- [TASK ITEM]: Using the listing below, copy every line that mentions "tick".

====== RECORDS TO PROCESS

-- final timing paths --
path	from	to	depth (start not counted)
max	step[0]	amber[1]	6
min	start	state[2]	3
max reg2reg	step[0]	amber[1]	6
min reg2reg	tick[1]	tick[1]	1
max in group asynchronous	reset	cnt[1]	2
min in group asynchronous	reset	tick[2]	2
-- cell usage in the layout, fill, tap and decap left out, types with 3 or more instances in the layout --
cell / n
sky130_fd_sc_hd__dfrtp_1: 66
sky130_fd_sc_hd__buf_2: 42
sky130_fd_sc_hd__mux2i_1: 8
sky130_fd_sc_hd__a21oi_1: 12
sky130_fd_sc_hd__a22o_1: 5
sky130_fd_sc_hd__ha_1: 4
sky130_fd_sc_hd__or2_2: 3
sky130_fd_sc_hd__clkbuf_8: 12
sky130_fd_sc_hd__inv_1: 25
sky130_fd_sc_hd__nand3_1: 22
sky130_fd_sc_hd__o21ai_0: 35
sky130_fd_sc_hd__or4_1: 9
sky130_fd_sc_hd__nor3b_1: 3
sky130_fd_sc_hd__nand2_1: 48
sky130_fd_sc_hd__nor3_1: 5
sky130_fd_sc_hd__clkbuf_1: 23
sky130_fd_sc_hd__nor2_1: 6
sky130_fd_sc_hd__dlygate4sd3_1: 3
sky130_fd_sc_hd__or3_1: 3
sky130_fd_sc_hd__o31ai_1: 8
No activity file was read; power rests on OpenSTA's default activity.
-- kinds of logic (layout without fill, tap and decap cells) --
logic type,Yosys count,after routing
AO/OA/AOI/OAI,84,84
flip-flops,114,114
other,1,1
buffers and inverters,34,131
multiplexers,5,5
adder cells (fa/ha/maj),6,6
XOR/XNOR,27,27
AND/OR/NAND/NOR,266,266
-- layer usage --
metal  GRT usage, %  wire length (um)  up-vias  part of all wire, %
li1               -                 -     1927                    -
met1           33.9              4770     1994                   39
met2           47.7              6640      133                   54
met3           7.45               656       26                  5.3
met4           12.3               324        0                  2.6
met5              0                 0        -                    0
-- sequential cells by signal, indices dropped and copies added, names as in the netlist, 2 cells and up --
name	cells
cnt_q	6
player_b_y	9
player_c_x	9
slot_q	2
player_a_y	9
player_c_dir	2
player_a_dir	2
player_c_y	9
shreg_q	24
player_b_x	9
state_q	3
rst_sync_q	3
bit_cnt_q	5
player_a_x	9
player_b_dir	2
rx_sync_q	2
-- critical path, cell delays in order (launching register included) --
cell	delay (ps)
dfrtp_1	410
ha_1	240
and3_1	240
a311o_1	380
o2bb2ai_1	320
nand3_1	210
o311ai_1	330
==> src/rtl/keypad_event_encoder_if.sv <==
// Key event handshake between the keypad encoder and the calculator core.
// The producer drives the head event; the consumer drives evt_ready.
interface keypad_event_encoder_if #(
    parameter int CODE_W = 4
);
    logic              evt_valid;
    logic              evt_ready;
    logic [CODE_W-1:0] evt_code;
    logic              evt_shift;

    modport master (
        output evt_valid,
        output evt_code,
        output evt_shift,
        input  evt_ready
    );

    modport slave (
        input  evt_valid,
        input  evt_code,
        input  evt_shift,
        output evt_ready
    );
endinterface

==> src/rtl/keypad_event_encoder.sv <==
// Keypad front end: synchronise and debounce digit and shift switches,
// encode presses with a one-shot shift modifier, queue them in a FIFO.
module keypad_event_encoder #(
    parameter int NUM_KEYS        = 10,
    parameter int DEBOUNCE_CYCLES = 4,
    parameter int FIFO_DEPTH      = 4,
    localparam int CODE_W = $clog2(NUM_KEYS),
    localparam int PTR_W  = $clog2(FIFO_DEPTH)
) (
    input  logic                clk,
    input  logic                rst,
    input  logic [NUM_KEYS-1:0] key_in,
    input  logic                shift_in,
    keypad_event_encoder_if.master evt,
    output logic [PTR_W:0]      fifo_count,
    output logic                shift_armed,
    output logic                overflow
);

    localparam int NIN   = NUM_KEYS + 1;
    localparam int CNT_W =
        (DEBOUNCE_CYCLES > 1) ? $clog2(DEBOUNCE_CYCLES) : 1;
    localparam logic [CNT_W-1:0] CNT_MAX =
        CNT_W'(DEBOUNCE_CYCLES - 1);
    localparam logic [PTR_W:0] FULL_CNT =
        (PTR_W + 1)'(FIFO_DEPTH);

    // Bit NUM_KEYS of every input vector is the shift switch.
    logic [NIN-1:0]   sync1_q;
    logic [NIN-1:0]   sync2_q;
    logic [NIN-1:0]   db_q;
    logic [NIN-1:0]   db_d;
    logic [NIN-1:0]   rise;
    logic [CNT_W-1:0] cnt_q [NIN];
    logic [CNT_W-1:0] cnt_d [NIN];

    logic              armed_q;
    logic              armed_d;
    logic              armed_t;
    logic              dig_hit;
    logic [CODE_W-1:0] dig_code;

    logic [CODE_W-1:0] mem_code_q [FIFO_DEPTH];
    logic [FIFO_DEPTH-1:0] mem_shift_q;
    logic [PTR_W-1:0]  wr_ptr_q;
    logic [PTR_W-1:0]  wr_ptr_d;
    logic [PTR_W-1:0]  rd_ptr_q;
    logic [PTR_W-1:0]  rd_ptr_d;
    logic [PTR_W:0]    count_q;
    logic [PTR_W:0]    count_d;
    logic              ovf_q;
    logic              ovf_d;
    logic              valid;
    logic              full;
    logic              pop;
    logic              push;
    logic              push_ok;
    logic              evt_shift_in;

    always_ff @(posedge clk) begin
        if (rst) begin
            sync1_q <= '0;
            sync2_q <= '0;
        end else begin
            sync1_q <= {shift_in, key_in};
            sync2_q <= sync1_q;
        end
    end

    always_comb begin
        db_d = db_q;
        for (int i = 0; i < NIN; i++) begin
            cnt_d[i] = '0;
            if (sync2_q[i] != db_q[i]) begin
                if (cnt_q[i] == CNT_MAX) begin
                    db_d[i] = sync2_q[i];
                end else begin
                    cnt_d[i] = cnt_q[i] + 1'b1;
                end
            end
        end
        rise = db_d & ~db_q;
    end

    always_ff @(posedge clk) begin
        if (rst) begin
            db_q <= '0;
            for (int i = 0; i < NIN; i++) begin
                cnt_q[i] <= '0;
            end
        end else begin
            db_q <= db_d;
            for (int i = 0; i < NIN; i++) begin
                cnt_q[i] <= cnt_d[i];
            end
        end
    end

    // Lowest index wins when several digits rise together.
    always_comb begin
        dig_hit  = 1'b0;
        dig_code = '0;
        for (int i = NUM_KEYS - 1; i >= 0; i--) begin
            if (rise[i]) begin
                dig_hit  = 1'b1;
                dig_code = CODE_W'(i);
            end
        end
    end

    always_comb begin
        armed_t      = armed_q ^ rise[NUM_KEYS];
        armed_d      = dig_hit ? 1'b0 : armed_t;
        evt_shift_in = armed_t;
    end

    assign valid   = (count_q != '0);
    assign full    = (count_q == FULL_CNT);
    assign pop     = valid & evt.evt_ready;
    assign push    = dig_hit;
    assign push_ok = push & (~full | pop);

    always_comb begin
        wr_ptr_d = wr_ptr_q;
        rd_ptr_d = rd_ptr_q;
        count_d  = count_q;
        ovf_d    = ovf_q;
        if (push_ok) begin
            wr_ptr_d = wr_ptr_q + 1'b1;
        end
        if (pop) begin
            rd_ptr_d = rd_ptr_q + 1'b1;
        end
        unique case ({push_ok, pop})
            2'b10:   count_d = count_q + 1'b1;
            2'b01:   count_d = count_q - 1'b1;
            default: count_d = count_q;
        endcase
        if (push & ~push_ok) begin
            ovf_d = 1'b1;
        end
    end

    always_ff @(posedge clk) begin
        if (rst) begin
            armed_q  <= 1'b0;
            wr_ptr_q <= '0;
            rd_ptr_q <= '0;
            count_q  <= '0;
            ovf_q    <= 1'b0;
        end else begin
            armed_q  <= armed_d;
            wr_ptr_q <= wr_ptr_d;
            rd_ptr_q <= rd_ptr_d;
            count_q  <= count_d;
            ovf_q    <= ovf_d;
        end
    end

    // Storage needs no reset: the head is masked while the queue is empty.
    always_ff @(posedge clk) begin
        if (push_ok) begin
            mem_code_q[wr_ptr_q]  <= dig_code;
            mem_shift_q[wr_ptr_q] <= evt_shift_in;
        end
    end

    assign evt.evt_valid = valid;
    assign evt.evt_code  = valid ? mem_code_q[rd_ptr_q] : '0;
    assign evt.evt_shift = valid & mem_shift_q[rd_ptr_q];
    assign fifo_count    = count_q;
    assign shift_armed   = armed_q;
    assign overflow      = ovf_q;

endmodule

==> src/flat_wrapper.sv <==
// flat-port wrapper written by rule: the top's interface ports become plain ports
module keypad_event_encoder_flat 
#(
    parameter int NUM_KEYS        = 10,
    parameter int DEBOUNCE_CYCLES = 4,
    parameter int FIFO_DEPTH      = 4,
    localparam int CODE_W = $clog2(NUM_KEYS),
    localparam int PTR_W  = $clog2(FIFO_DEPTH)
)
  (clk, rst, key_in, shift_in, fifo_count, shift_armed, overflow, evt_evt_valid, evt_evt_code, evt_evt_shift, evt_evt_ready);
  keypad_event_encoder_if #(.CODE_W(4)) evt_i ();
  input  logic clk;
  input  logic rst;
  input  logic [NUM_KEYS-1:0] key_in;
  input  logic shift_in;
  output logic [PTR_W:0] fifo_count;
  output logic shift_armed;
  output logic overflow;
  output wire logic [$bits(evt_i.evt_valid)-1:0] evt_evt_valid;
  output wire logic [$bits(evt_i.evt_code)-1:0] evt_evt_code;
  output wire logic [$bits(evt_i.evt_shift)-1:0] evt_evt_shift;
  input wire logic [$bits(evt_i.evt_ready)-1:0] evt_evt_ready;
  assign evt_evt_valid = evt_i.evt_valid;
  assign evt_evt_code = evt_i.evt_code;
  assign evt_evt_shift = evt_i.evt_shift;
  assign evt_i.evt_ready = evt_evt_ready;
  keypad_event_encoder #(.NUM_KEYS(NUM_KEYS), .DEBOUNCE_CYCLES(DEBOUNCE_CYCLES), .FIFO_DEPTH(FIFO_DEPTH)) u_core (.clk(clk), .rst(rst), .key_in(key_in), .shift_in(shift_in), .evt(evt_i), .fifo_count(fifo_count), .shift_armed(shift_armed), .overflow(overflow));
endmodule
File: src/rtl/otter_pipe_ctrl.sv
// Otter 5-stage pipeline sequencer: stage enables, bubble bits, drain/halt FSM
// and stall/flush/retire counters.
module otter_pipe_ctrl
    import otter_pkg::*;
#(
    parameter int unsigned CNT_W = DEF_CNT_W
) (
    input  logic             clk,
    input  logic             reset,
    input  logic             stall,
    input  logic             branch_taken,
    input  logic             imem_ready,
    input  logic             dmem_req,
    input  logic             dmem_ready,
    input  logic             halt_req,
    output logic             pc_we,
    output logic             pc_sel_redirect,
    output logic             if_id_we,
    output logic             id_ex_we,
    output logic             ex_mem_we,
    output logic             mem_wb_we,
    output logic             if_id_valid,
    output logic             id_ex_valid,
    output logic             ex_mem_valid,
    output logic             mem_wb_valid,
    output logic             halted,
    output logic [2:0]       state,
    output logic [CNT_W-1:0] stall_cnt,
    output logic [CNT_W-1:0] flush_cnt,
    output logic [CNT_W-1:0] retire_cnt
);

    // Stage index: 0=IF/ID, 1=ID/EX, 2=EX/MEM, 3=MEM/WB
    pipe_state_e state_q, state_nxt;
    logic [3:0]  vld_q, vld_nxt;
    logic [3:0]  we_c;
    logic        pc_we_c, sel_c, stall_inc, flush_inc;
    logic        dfrz, redir, lu, ifw;
    stage_ctrl_t [3:0] stg;

    assign dfrz  = vld_q[2] & dmem_req & ~dmem_ready;
    assign redir = vld_q[1] & branch_taken;
    assign lu    = stall & vld_q[0];
    assign ifw   = ~imem_ready;

    always_ff @(posedge clk or negedge reset) begin
        if (!reset) begin
            state_q <= ST_RUN;
            vld_q   <= 4'b0000;
        end else begin
            state_q <= state_nxt;
            vld_q   <= vld_nxt;
        end
    end

    // Highest-priority event wins; DRAIN ignores fetch-side stalls since IF/ID is discarded.
    always_comb begin
        state_nxt = state_q;
        vld_nxt   = vld_q;
        we_c      = 4'b0000;
        pc_we_c   = 1'b0;
        sel_c     = 1'b0;
        stall_inc = 1'b0;
        flush_inc = 1'b0;
        if (state_q == ST_HALTED) begin
            state_nxt = ST_HALTED;
        end else if (dfrz) begin
            we_c       = 4'b1000;
            vld_nxt[3] = 1'b0;
            stall_inc  = 1'b1;
            if (state_q != ST_DRAIN) begin
                state_nxt = ST_DMEM_WAIT;
            end
        end else if (redir) begin
            pc_we_c   = 1'b1;
            sel_c     = 1'b1;
            we_c      = 4'b1111;
            vld_nxt   = {vld_q[2], vld_q[1], 1'b0, 1'b0};
            flush_inc = 1'b1;
            state_nxt = ST_RUN;
        end else if (state_q == ST_DRAIN) begin
            we_c    = 4'b1111;
            vld_nxt = {vld_q[2:0], 1'b0};
            if (vld_q[3:1] == 3'b000) begin
                state_nxt = ST_HALTED;
            end
        end else if (lu) begin
            we_c      = 4'b1110;
            vld_nxt   = {vld_q[2], vld_q[1], 1'b0, vld_q[0]};
            stall_inc = 1'b1;
            state_nxt = ST_RUN;
        end else begin
            we_c      = 4'b1111;
            pc_we_c   = imem_ready;
            vld_nxt   = {vld_q[2:0], imem_ready};
            stall_inc = ifw;
            if (halt_req & vld_q[0]) begin
                state_nxt = ST_DRAIN;
            end else if (ifw) begin
                state_nxt = ST_IMEM_WAIT;
            end else begin
                state_nxt = ST_RUN;
            end
        end
    end

    // Enables are forced low while reset is held.
    always_comb begin
        for (int i = 0; i < 4; i++) begin
            stg[i].we    = reset & we_c[i];
            stg[i].valid = vld_q[i];
        end
    end

    assign pc_we           = reset & pc_we_c;
    assign pc_sel_redirect = reset & sel_c;
    assign if_id_we        = stg[0].we;
    assign id_ex_we        = stg[1].we;
    assign ex_mem_we       = stg[2].we;
    assign mem_wb_we       = stg[3].we;
    assign if_id_valid     = stg[0].valid;
    assign id_ex_valid     = stg[1].valid;
    assign ex_mem_valid    = stg[2].valid;
    assign mem_wb_valid    = stg[3].valid;
    assign halted          = (state_q == ST_HALTED);
    assign state           = state_q;

    otter_perf_cnt #(.W(CNT_W)) u_stall_cnt (
        .clk   (clk),
        .reset (reset),
        .inc   (stall_inc),
        .count (stall_cnt)
    );

    otter_perf_cnt #(.W(CNT_W)) u_flush_cnt (
        .clk   (clk),
        .reset (reset),
        .inc   (flush_inc),
        .count (flush_cnt)
    );

    otter_perf_cnt #(.W(CNT_W)) u_retire_cnt (
        .clk   (clk),
        .reset (reset),
        .inc   (vld_q[3]),
        .count (retire_cnt)
    );

endmodule

File: config.mk
export PLATFORM = sky130hd
export DESIGN_NAME = otter_pipe_ctrl
export DESIGN_NICKNAME = d
export VERILOG_FILES = /design/src/rtl/otter_pkg.sv /design/src/rtl/otter_perf_cnt.sv /design/src/rtl/otter_pipe_ctrl.sv
export SDC_FILE = /design/constraint.sdc
export NUM_CORES = 1
export LEC_CHECK = 0
export ABC_AREA = 0
export CORE_UTILIZATION = 38
export CTS_CLUSTER_SIZE = 20
export DETAILED_ROUTE_END_ITERATION = 7
export HOLD_SLACK_MARGIN = 0.1
export PLACE_DENSITY = 0.74
export SYNTH_ARGS = -nofsm -noshare
export SYNTH_HDL_FRONTEND = slang
export SYNTH_SLANG_ARGS = --single-unit
File: constraint.sdc
create_clock -name clk -period 2.1 [get_ports clk]
set_input_delay 0.42 -clock clk [delete_from_list [all_inputs] [get_ports clk]]
set_output_delay 0.42 -clock clk [all_outputs]
set_load 0.05 [all_outputs]
[src/rtl/trivium_stream.sv]
// Trivium keystream generator: load -> INIT warm-up -> RUN streaming.
// Stream handshake: a word moves when ks_valid && ks_ready at a rising
// edge; while ks_valid=1 and ks_ready=0 the word and state hold. load
// overrides everything and silently drops any pending word.
module trivium_stream
  import trivium_pkg::*;
#(
  parameter int WORD_W      = 8,
  parameter int INIT_ROUNDS = INIT_ROUNDS_DEFAULT
) (
  input  logic              clk,
  input  logic              rst,
  input  logic              load,
  input  logic [KEY_W-1:0]  key,
  input  logic [IV_W-1:0]   iv,
  output logic              busy,
  output logic              ks_valid,
  input  logic              ks_ready,
  output logic [WORD_W-1:0] ks_data
);

  localparam int N_STEPS = INIT_ROUNDS / WORD_W;
  localparam int CNT_W   = $clog2(N_STEPS + 1);

  fsm_e              fsm_q, fsm_d;
  logic [CNT_W-1:0]  cnt_q, cnt_d;
  state_t            state_q, state_d;
  logic              busy_q, busy_d;
  logic              ks_valid_q, ks_valid_d;
  logic [WORD_W-1:0] ks_data_q, ks_data_d;

  state_t            step_state;
  logic [WORD_W-1:0] step_z;

  trivium_step #(.WORD_W(WORD_W)) u_step (
    .state_in  (state_q),
    .state_out (step_state),
    .z         (step_z)
  );

  // Next-state logic: load wins, otherwise advance per FSM state.
  always_comb begin
    fsm_d      = fsm_q;
    cnt_d      = cnt_q;
    state_d    = state_q;
    ks_valid_d = ks_valid_q;
    ks_data_d  = ks_data_q;
    if (load) begin
      state_d    = load_image(key, iv);
      cnt_d      = '0;
      fsm_d      = ST_INIT;
      ks_valid_d = 1'b0;
    end else begin
      case (fsm_q)
        ST_IDLE: ;
        ST_INIT: begin
          state_d = step_state;
          if (cnt_q == CNT_W'(N_STEPS - 1)) begin
            cnt_d = '0;
            fsm_d = ST_RUN;
          end else begin
            cnt_d = cnt_q + 1'b1;
          end
        end
        ST_RUN: begin
          if (!ks_valid_q || ks_ready) begin
            state_d    = step_state;
            ks_data_d  = step_z;
            ks_valid_d = 1'b1;
          end
        end
        default: fsm_d = ST_IDLE;
      endcase
    end
    busy_d = (fsm_d == ST_INIT);
  end

  // State, counter and registered outputs with asynchronous clear.
  always_ff @(posedge clk or negedge rst) begin
    if (!rst) begin
      fsm_q      <= ST_IDLE;
      cnt_q      <= '0;
      state_q    <= '0;
      busy_q     <= 1'b0;
      ks_valid_q <= 1'b0;
      ks_data_q  <= '0;
    end else begin
      fsm_q      <= fsm_d;
      cnt_q      <= cnt_d;
      state_q    <= state_d;
      busy_q     <= busy_d;
      ks_valid_q <= ks_valid_d;
      ks_data_q  <= ks_data_d;
    end
  end

  assign busy     = busy_q;
  assign ks_valid = ks_valid_q;
  assign ks_data  = ks_data_q;

endmodule

[config.mk]
export PLATFORM = sky130hd
export DESIGN_NAME = trivium_stream
export DESIGN_NICKNAME = d
export VERILOG_FILES = /design/src/rtl/trivium_pkg.sv /design/src/rtl/trivium_step.sv /design/src/rtl/trivium_stream.sv
export SDC_FILE = /design/constraint.sdc
export NUM_CORES = 1
export LEC_CHECK = 0
export CAP_MARGIN = 10
export CORE_ASPECT_RATIO = 1.25
export CORE_UTILIZATION = 62
export DETAILED_ROUTE_END_ITERATION = 12
export GPL_TIMING_DRIVEN = 1
export PLACE_DENSITY_LB_ADDON = 0.08
export SYNTH_ARGS = -nofsm -noshare
export SYNTH_HDL_FRONTEND = slang
export SYNTH_HIERARCHICAL = 1
export SYNTH_SLANG_ARGS = --single-unit
[constraint.sdc]
create_clock -name clk -period 3.44 [get_ports clk]
set_input_delay 0.516 -clock clk [delete_from_list [all_inputs] [get_ports clk]]
set_output_delay 0.516 -clock clk [all_outputs]
set_load 0.01 [all_outputs]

============

- [WORKED SOLUTION]:
min reg2reg	tick[1]	tick[1]	1
min in group asynchronous	reset	tick[2]	2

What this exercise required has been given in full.